[[ Data for processing, beginning ]]

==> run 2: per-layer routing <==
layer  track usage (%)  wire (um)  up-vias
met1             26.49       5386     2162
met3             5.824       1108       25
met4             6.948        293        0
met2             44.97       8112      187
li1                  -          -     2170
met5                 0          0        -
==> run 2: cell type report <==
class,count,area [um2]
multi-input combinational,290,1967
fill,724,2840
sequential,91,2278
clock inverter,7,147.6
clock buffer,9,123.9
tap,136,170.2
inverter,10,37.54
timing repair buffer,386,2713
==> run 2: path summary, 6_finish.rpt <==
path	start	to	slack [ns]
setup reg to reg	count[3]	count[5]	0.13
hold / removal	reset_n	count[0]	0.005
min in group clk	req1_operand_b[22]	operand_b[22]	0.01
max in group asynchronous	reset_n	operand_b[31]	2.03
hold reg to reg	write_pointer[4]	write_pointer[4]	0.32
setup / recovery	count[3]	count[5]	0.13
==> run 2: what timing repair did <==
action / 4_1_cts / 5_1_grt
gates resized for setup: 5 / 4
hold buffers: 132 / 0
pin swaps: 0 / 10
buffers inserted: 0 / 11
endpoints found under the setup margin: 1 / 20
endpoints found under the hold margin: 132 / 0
**src/rtl/sum_operand_recover_seq.sv**
```systemverilog
// Sequential recovery of operand B = S - A from a WIDTH+1-bit sum and operand A,
// DIGIT bits per cycle, LSB first, with a registered borrow and a range flag.
module sum_operand_recover_seq #(
  parameter int unsigned WIDTH = 12,
  parameter int unsigned DIGIT = 2
) (
  input  logic             clk,
  input  logic             rst_n,
  input  logic             in_valid,
  output logic             in_ready,
  input  logic [WIDTH:0]   in_sum,
  input  logic [WIDTH-1:0] in_opa,
  output logic             out_valid,
  input  logic             out_ready,
  output logic [WIDTH-1:0] out_opb,
  output logic             out_err
);

  localparam int unsigned N     = WIDTH / DIGIT;
  localparam int unsigned StepW = (N > 1) ? $clog2(N) : 1;
  localparam logic [StepW-1:0] LastStep = StepW'(N - 1);

  if ((WIDTH % DIGIT) != 0) begin : g_bad_digit
    $error("WIDTH must be a multiple of DIGIT");
  end

  typedef enum logic [1:0] {StIdle, StRun, StDone} state_e;

  state_e state_q, state_d;

  logic [WIDTH-1:0] sum_lo_q, sum_lo_d;
  logic [WIDTH-1:0] opa_q, opa_d;
  logic [WIDTH-1:0] work_q, work_d;
  logic [WIDTH-1:0] opb_q, opb_d;
  logic             sum_msb_q, sum_msb_d;
  logic             borrow_q, borrow_d;
  logic             err_q, err_d;
  logic [StepW-1:0] step_q, step_d;
  logic [DIGIT:0]   diff;

  // State register
  always_ff @(posedge clk or negedge rst_n) begin
    if (!rst_n) begin
      state_q <= StIdle;
    end else begin
      state_q <= state_d;
    end
  end

  // Next-state logic
  always_comb begin
    state_d = state_q;
    unique case (state_q)
      StIdle:  if (in_valid) state_d = StRun;
      StRun:   if (step_q == LastStep) state_d = StDone;
      StDone:  if (out_ready) state_d = StIdle;
      default: state_d = StIdle;
    endcase
  end

  // Outputs are pure register decodes; no input-to-output path
  always_comb begin
    in_ready  = (state_q == StIdle);
    out_valid = (state_q == StDone);
    out_opb   = opb_q;
    out_err   = err_q;
  end

  // Operands shift right each step so the active digit is always at bit 0;
  // result digits enter at the top of work_q and reach their place after N steps.
  always_comb begin
    diff      = {1'b0, sum_lo_q[DIGIT-1:0]} - {1'b0, opa_q[DIGIT-1:0]}
                - (DIGIT+1)'(borrow_q);
    sum_lo_d  = sum_lo_q;
    sum_msb_d = sum_msb_q;
    opa_d     = opa_q;
    work_d    = work_q;
    borrow_d  = borrow_q;
    step_d    = step_q;
    opb_d     = opb_q;
    err_d     = err_q;
    if (state_q == StIdle && in_valid) begin
      sum_lo_d  = in_sum[WIDTH-1:0];
      sum_msb_d = in_sum[WIDTH];
      opa_d     = in_opa;
      work_d    = '0;
      borrow_d  = 1'b0;
      step_d    = '0;
    end else if (state_q == StRun) begin
      sum_lo_d = sum_lo_q >> DIGIT;
      opa_d    = opa_q >> DIGIT;
      work_d   = (work_q >> DIGIT) | (WIDTH'(diff[DIGIT-1:0]) << (WIDTH - DIGIT));
      borrow_d = diff[DIGIT];
      step_d   = step_q + 1'b1;
      if (step_q == LastStep) begin
        opb_d = work_d;
        // S[WIDTH] - borrow is nonzero exactly when the two bits differ
        err_d = sum_msb_q ^ diff[DIGIT];
      end
    end
  end

  always_ff @(posedge clk or negedge rst_n) begin
    if (!rst_n) begin
      sum_lo_q  <= '0;
      sum_msb_q <= 1'b0;
      opa_q     <= '0;
      work_q    <= '0;
      borrow_q  <= 1'b0;
      step_q    <= '0;
      opb_q     <= '0;
      err_q     <= 1'b0;
    end else begin
      sum_lo_q  <= sum_lo_d;
      sum_msb_q <= sum_msb_d;
      opa_q     <= opa_d;
      work_q    <= work_d;
      borrow_q  <= borrow_d;
      step_q    <= step_d;
      opb_q     <= opb_d;
      err_q     <= err_d;
    end
  end

endmodule

```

[[ Data for processing, end ]]

→ Task directions
Pull out the lines above in which the word "repair" appears.

→ Answer to this task
timing repair buffer,386,2713
==> run 2: what timing repair did <==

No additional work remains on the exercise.